CLI Magic: Transform your audio files with SoX

1503

Author: Shashank Sharma

Sound eXchange (SoX) is a command-line sound sample translator. This Swiss Army knife of sound tools can be used to convert file formats of your audio files, and to apply sound effects such as echo, fade-in/out, and chorus to jazz up your music with just a few keystrokes.

If you don’t already have SoX installed on your system, the source is available on the project page. Fedora and Debian users can get it with yum and apt-get respectively.

SoX supports more than 20 formats; for a list of supported file formats, run sox -h. Converting files is as simple as sox file.mp3 new.ogg.

SoX can work with both self-describing audio file formats and header-less data files. The self-describing formats contain a header that specifies all the characteristics of the audio file, such as audio sample rate, data size, encoding, and number of channels, and can additionally contain information such as a copyright notice or a description of the audio file. The header-less data, also known as raw data, provides no information about the audio. To determine what SoX can tell you about the file, use a command like sox filename.wav -e stat.

Basic effects

While converting between formats does come in handy at times, I use SoX primarily to apply effects to my music collection. The syntax for applying effects to self-describing formats is sox inputfile outputfile effects. Use sox OPTIONS inputfile outputfile effects if you are working with raw data, where OPTIONS describes the sample rate, number of channels, and other such characteristics. By default, SoX does not overwrite the input file with any new effects, and only one effect can be applied to a file at a time.

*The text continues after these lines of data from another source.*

From an optimization exercise on the open Yosys and OpenROAD flow, aimed at small area and a short achievable clock period; shortcuts taken in it are not production practice.
Function was checked by simulation only, so behaviour that the tests miss may differ from the original.
No activity file was given, so power comes from the tool's default toggle rates.

## flow/design.v (module list and top-level ports; edited modules follow where they fit)
// module testAdd: 6 lines
// module Add: 6 lines
// module testSub: 6 lines
// module Sub: 6 lines
// module testComp: 8 lines
// module Comp: 24 lines
// module testMux2x1: 7 lines
// module Mux2x1: 12 lines
// module testReg: 7 lines
// module Reg: 11 lines
// module testSHL: 6 lines
// module SHL: 6 lines
// module testSHR: 6 lines
// module SHR: 6 lines
// module CircuitTest: 1268 lines
// module g_aoi21: 3 lines
// module g_inv: 3 lines
// module g_ltsel: 3 lines
// module g_nand2: 3 lines
// module g_nand2b: 3 lines
// module g_nor2: 3 lines
// module g_oai21: 3 lines
// module g_xnor2: 3 lines
// module g_xor2: 3 lines
module CircuitTest (a,b,c,z,x,clk,rst);
  // ...
==> flow/flow/run.sh <==
#!/bin/bash
# Own layout flow: the standard ORFS flow (standard.sh) with these changes:
#  - synthesis script flow/mixsynth.tcl: synth_recipe.tcl with ABC run per module,
#    the small gate modules (g_*) with ORFS's speed script and the top module with
#    ORFS's area script (ABC_AREA 1); hierarchy is flattened at the end as before;
#  - no Yosys full/half-adder extraction (ADDER_MAP_FILE empty);
#  - ABC sizes for a 2 fF load (ABC_LOAD_IN_FF), so gate modules get small cells;
#  - the port buffers that buffer_ports puts on every input and output are
#    sky130_fd_sc_hd__buf_1 instead of the default delay buffer.
# Make's full output goes to flow_make.log here; each ORFS step keeps its own log
# under orfs/logs/.
set -uo pipefail
here=$(pwd)
bash standard.sh ADDER_MAP_FILE= ABC_LOAD_IN_FF=2 \
  "SYNTH_SCRIPT=$here/flow/mixsynth.tcl" \
  "BUFFER_PORTS_ARGS=-buffer_cell sky130_fd_sc_hd__buf_1" \
  finish > flow_make.log 2>&1
==> flow/flow/mixsynth.tcl <==
# The standard flow's synthesis script (synth_recipe.tcl) with one change: ABC maps the small
# gate modules (g_*) with ORFS's speed script, which keeps XOR and MUX cells,
# and the rest of the design with ORFS's area script.
proc synth {args} { yosys synth -nofsm -noshare {*}$args }
proc abc {args} {
  set i [lsearch -exact $args -script]
  set speed [lreplace $args $i [expr {$i + 1}] -script $::env(SCRIPTS_DIR)/abc_speed.script]
  set area [lreplace $args $i [expr {$i + 1}] -script $::env(SCRIPTS_DIR)/abc_area.script]
  foreach m [split [string trim [yosys tee -q -s result.string select -list-mod =g_*]] "\n"] {
    if {$m ne ""} { yosys abc {*}$speed =$m }
  }
  yosys abc {*}$area =$::env(DESIGN_NAME)
}
source $::env(SCRIPTS_DIR)/synth.tcl
# left out here: clear keep_hierarchy, flatten, clean up, hide names made inside functions, write 1_2_yosys.v
==> flow/standard.sh <==
#!/bin/bash
# synth_recipe.tcl (not shown) runs the flow's synth.tcl, then flattens the netlist and writes it again
# the make line also repeats each setting of config.mk as NAME=value (left out here)
make -C /OpenROAD-flow-scripts/flow DESIGN_CONFIG=/design/flow/config.mk WORK_HOME=/design/flow/orfs CLKGATE_MAP_FILE= SYNTH_SCRIPT=/design/flow/synth_recipe.tcl "${@:-finish}"
==> flow/config.mk <==
export PLATFORM = sky130hd
export DESIGN_NAME = CircuitTest
export DESIGN_NICKNAME = CircuitTest
export VERILOG_FILES = /design/flow/design.v
export SDC_FILE = /design/flow/constraint.sdc
export NUM_CORES = 4
export LEC_CHECK = 0
export ABC_AREA = 1
export CAP_MARGIN = 20
export CORE_MARGIN = 2
export CORE_UTILIZATION = 40
export CTS_BUF_LIST = sky130_fd_sc_hd__clkbuf_4
export SETUP_SLACK_MARGIN = 4.2
export SLEW_MARGIN = 20
export SYNTH_HIERARCHICAL = 1
export TNS_END_PERCENT = 0
==> flow/constraint.sdc <==
create_clock -name core_clock -period 7.5 [get_ports {clk}]
set_input_delay 1.5000 -clock core_clock [delete_from_list [all_inputs] [get_ports {clk}]]
set_output_delay 1.5000 -clock core_clock [all_outputs]
set_load 0.01 [all_outputs]
Context: an optimization exercise on an open-source flow, tuned for small area. The choices shown serve that exercise and are no tape-out recipe.
In this exercise RTL edits were held to simulation tests only and were not proved equivalent to the original.
No driver is modelled on the clock port, so clock power and skew are understated where the tree is cut down; a real chip needs a root buffer or a tree.
Power is estimated from default activity; no workload was simulated.

## xenon
// us_sensor
module us_sensor(echo,trigger,ss,en,clk,rst);
input clk,echo,rst;
output reg trigger;
output [7:0] ss;
output [2:0] en;
localparam [23:0] TRG_A   = 24'h566bcb;
localparam [23:0] TRG_B   = 24'h566bca;
localparam [23:0] TRG_X   = 24'hea8a91;
localparam [23:0] TRG_M   = ~24'h000520;
localparam [23:0] TRG_POL = 24'haaaaaa;
reg  [23:0] trg_q;
wire [23:0] trg_s   = trg_q ^ TRG_POL;
wire        trg_end = ((trg_s & TRG_M) == (TRG_X & TRG_M));
wire        trg_ld  = rst | trg_end;
wire [23:0] trg_v   = (rst | ~trigger) ? TRG_A : TRG_B;
wire [23:0] trg_n   = trg_ld ? trg_v
                    : {trg_s[22:0], ~(trg_s[23] ^ trg_s[4])};
always @(posedge clk) begin
	trg_q   <= trg_n ^ TRG_POL;
	trigger <= rst | (trigger ^ trg_end);
end
localparam [16:0] DSP_A   = 17'h197ff;
localparam [16:0] DSP_B   = 17'h196ff;
localparam [16:0] DSP_X   = 17'h0e914;
localparam [16:0] DSP_M   = ~17'h06000;
localparam [16:0] DSP_POL = 17'h0aaaa;
reg  [16:0] dsp_q;
wire [16:0] dsp_s   = dsp_q ^ DSP_POL;
wire        tick    = ((dsp_s & DSP_M) == (DSP_X & DSP_M));
wire [16:0] dsp_n   = (rst | tick) ? (rst ? DSP_A : DSP_B)
                    : {dsp_s[15:0], ~(dsp_s[16] ^ dsp_s[13])};
always @(posedge clk)
	dsp_q <= dsp_n ^ DSP_POL;
localparam [12:0] GAP_X   = 13'h15fb;
localparam [12:0] GAP_M   = ~13'h0101;    
localparam [12:0] GAP_POL = 13'h0aaa;
reg  [12:0] gap_q;
reg  [4:0]  ph;
wire        ph_long = ~ph[0] & ~ph[1];    
wire        ph_first = ph[0] & ph[1];     
wire [4:0]  ph_adv;
assign ph_adv[0] = ~ph[0] & ~ph[1];
assign ph_adv[1] = (ph[0] & ~ph[1] & ~ph[4]) | (ph[0] & ~ph[2]);
assign ph_adv[2] = (~ph[1] & ph[2] & ~ph[4]) | (~ph[0] & ph[2] & ph[4]) | (ph[1] & ~ph[2]);
assign ph_adv[3] = (~ph[2] & ph[3]) | (~ph[0] & ph[1] & ph[2] & ~ph[3]) | (~ph[1] & ph[3]);
  ...
For scale: about 90 flip-flops, ~15 I/O pins, about 0.0030 mm2 of cells after synthesis.
Settings: LEC_CHECK=0, CAP_MARGIN=0, CORE_MARGIN=2, CORE_UTILIZATION=40, PLACE_DENSITY=0.6, SLEW_MARGIN=0; clock period 30.0 ns.
standard.sh (not shown) runs the stock make flow with config.mk's settings and CLKGATE_MAP_FILE= SYNTH_SCRIPT=/design/flow/synth_recipe.tcl, a recipe that flattens the netlist after the stock synthesis.
==> flow/flow/run.sh <==
#!/bin/bash
# Layout flow: the standard flow (standard.sh) with these changes:
#  - synthesis is the standard flow's (synth_recipe.tcl and ORFS synth.tcl) with only
#    ABC's mapping script replaced by an area-oriented one (abc_area.script),
#  - port buffers are buf_1 (BUFFER_PORTS_ARGS),
#  - after the floorplan, every combinational cell that synthesis upsized is
#    replaced by the smallest cell of the same function (downsize.tcl); the
#    later repair steps fix any slew or load violation this makes,
#  - after CTS, the clock tree is rebuilt as one root buffer feeding one
#    leaf buffer per cluster of nearby registers (clocktree.tcl).
# Each tool's full output is in the ORFS logs under orfs/logs and in
# standard.log here.
set -e
here=$(pwd)
sed "s#^  log_cmd abc {\*}\$abc_args#  set abc_args [lreplace \$abc_args 1 1 $here/flow/abc_area.script]\n&#" \
  $FLOW_HOME/scripts/synth.tcl > $here/synth_abc.tcl
grep -q "flow/abc_area.script" $here/synth_abc.tcl
sed "s#source \$::env(SCRIPTS_DIR)/synth.tcl#source $here/synth_abc.tcl#" synth_recipe.tcl > $here/my_synth.tcl
grep -q "synth_abc.tcl" $here/my_synth.tcl
sed "s#SYNTH_SCRIPT=[^ ]*#SYNTH_SCRIPT=$here/my_synth.tcl#" standard.sh > $here/my_standard.sh
grep -q "my_synth.tcl" $here/my_standard.sh
export BUFFER_PORTS_ARGS="-buffer_cell sky130_fd_sc_hd__buf_1"
export POST_FLOORPLAN_TCL=$here/flow/downsize.tcl
export POST_CTS_TCL=$here/flow/clocktree.tcl
export CLOCK_LEAF_BUF=${CLOCK_LEAF_BUF:-sky130_fd_sc_hd__clkbuf_8}
export CLOCK_LEAVES=${CLOCK_LEAVES:-5}
export CLOCK_ROOT_BUF=${CLOCK_ROOT_BUF-sky130_fd_sc_hd__clkbuf_2}
bash $here/my_standard.sh finish "$@" > standard.log 2>&1
==> flow/flow/downsize.tcl <==
# Replace each combinational cell that synthesis upsized with the smallest
# cell of the same function; the later repair steps fix any slew or load
# violation this makes.
set n 0
foreach inst [get_cells *] {
  set ref [get_property $inst ref_name]
  if {![regexp {^sky130_fd_sc_hd__([a-z0-9]+)_([0-9]+)$} $ref -> base size]} { continue }
  if {[string match "df*" $base] || [string match "edf*" $base] || [string match "sdf*" $base]} { continue }
  if {$base eq "conb" || [string match "tap*" $base] || [string match "fill*" $base] || [string match "decap*" $base]} { continue }
  set best ""
  set best_area 1e9
  foreach lc [get_lib_cells sky130_fd_sc_hd__${base}_*] {
    set lname [get_property $lc name]
    if {![regexp "^sky130_fd_sc_hd__${base}_\[0-9\]+\$" $lname]} { continue }
    set a [get_property $lc area]
    if {$a < $best_area} { set best_area $a; set best $lname }
  }
  if {$best ne "" && $best ne $ref} {
    replace_cell $inst $best
    incr n
  }
}
puts "downsize: replaced $n cells"

# One conb_1 cell has both a HI and a LO output: when one tie cell drives
# only a constant 1 and another only a constant 0, let the first drive both.
set block [ord::get_db_block]
set hi_only {}
set lo_only {}
foreach inst [$block getInsts] {
  if {[[$inst getMaster] getName] ne "sky130_fd_sc_hd__conb_1"} { continue }
  set hn [[$inst findITerm HI] getNet]
  set ln [[$inst findITerm LO] getNet]
  if {$hn ne "NULL" && $ln eq "NULL"} { lappend hi_only $inst }
  if {$hn eq "NULL" && $ln ne "NULL"} { lappend lo_only $inst }
}
while {[llength $hi_only] > 0 && [llength $lo_only] > 0} {
  set h [lindex $hi_only 0]; set hi_only [lrange $hi_only 1 end]
  set l [lindex $lo_only 0]; set lo_only [lrange $lo_only 1 end]
  set net [[$l findITerm LO] getNet]
  [$l findITerm LO] disconnect
  odb::dbInst_destroy $l
  [$h findITerm LO] connect $net
  puts "tie cells: [$h getName] now drives [$net getName] too"
}
Other scripts of this flow, unchanged in this note and not shown: flow/flow/abc_area.script, flow/flow/clocktree.tcl
xenon has completed all stages; timing, DRC and antenna checks passed.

To remove parts from either end of an audio file, use the -trim function. This is useful when you want to remove silence from the beginning or end of a song. It accepts two values, start and length. start defines the starting point and length the duration of the file — not a position in the track. Both values are in seconds.

The trim function is a little tricky to understand. Suppose you wish to create a new file with only the first 20 seconds. sox musicfile.wav new.wav trim 0 20 would create new.wav which is just a 20-second clip from musicfile.wav. The initial zero is the start and 20 is the duration. Similarly, if you want to remove the first 20 seconds of a file and keep the rest, use the command sox musicfile.wav newfile.wav 20 740. Here 20 is the start point and 740 is the original length minus the first 20 seconds. You can determine the length of the track with sox filename.wav -e stat.

You can add a fade-in or -out effect to a song. The former increases the volume from zero to maximum slowly over a few seconds while the latter decreases the volume before the song ends. You need to know the length of the track to apply a fade-out effect.

The syntax in the man page, fade fade-in-length [ stop-time [ fade-out-length ] ], is a little hard to interpret. Fade-in/out effects can be applied to a file simultaneously. So, sox song.mp3 faded.mp3 fade 5 240 8 creates a fade-in/out effect, where volume increases from zero to maximum in 5 seconds. 240 is the stop time or the total length of the file and 8 is the fade-out length. You don’t need the second and the last value if you only want a fade-in effect. Similarly, setting the first value to zero would create only a fade-out effect.

Other effects

I find it amusing to play with the volume knob, raising and lowering the volume, whenever a friend is driving me someplace. You can get the same effect with vibro, which uses a sine wave as the volume knob. sox sound.wav trouble.wav vibro speeddepth creates the effect. Speed is the value of the wave in Hz — it cannot be more than 30 — and depth is the volume level that the sine wave cuts. The default depth is 0.5 and maximum is 1.0.

To speed up or slow down the sound of a file, use speed to modify the pitch and the duration of the file. sox audio.wav new.wav speed factor raises the speed and reduces the time. The default factor, 1.0, makes no change to the audio, while a 3.0 factor would reduce the time to a third and triple the pitch. To change only the pitch of a file without altering its duration, you should use pitch.

Effects like chorus, echo, and phaser require mostly the same options. You need to specify gain-in, gain-out, delay, and decay, and some other options. For example, to apply an echo effect, run sox file.wav withecho.wav echo gain-in gain-out delay decay. The gain-in and gain-out are volume levels, and delay and decay are specified in milliseconds. Using longer delays will give you an “open air concert in the mountains” effect. Sadly, these effects cannot be used on an MP3 file as they provide no encoding support.

Conclusion

While not as sophisticated as Audacity, SoX has its own advantages. The various effects and their option require some getting used to, but once you read the man page, you are pretty much put on track. You’ll need to experiment a little with the delay/decay, fade-in/out, etc., and this is when soxexam, a SoX examples utility, comes handy. Run man soxexam for detailed examples that explain the various options of several effects.

Shashank Sharma is studying for a degree in computer science. He specializes in writing about free and open source software for new users.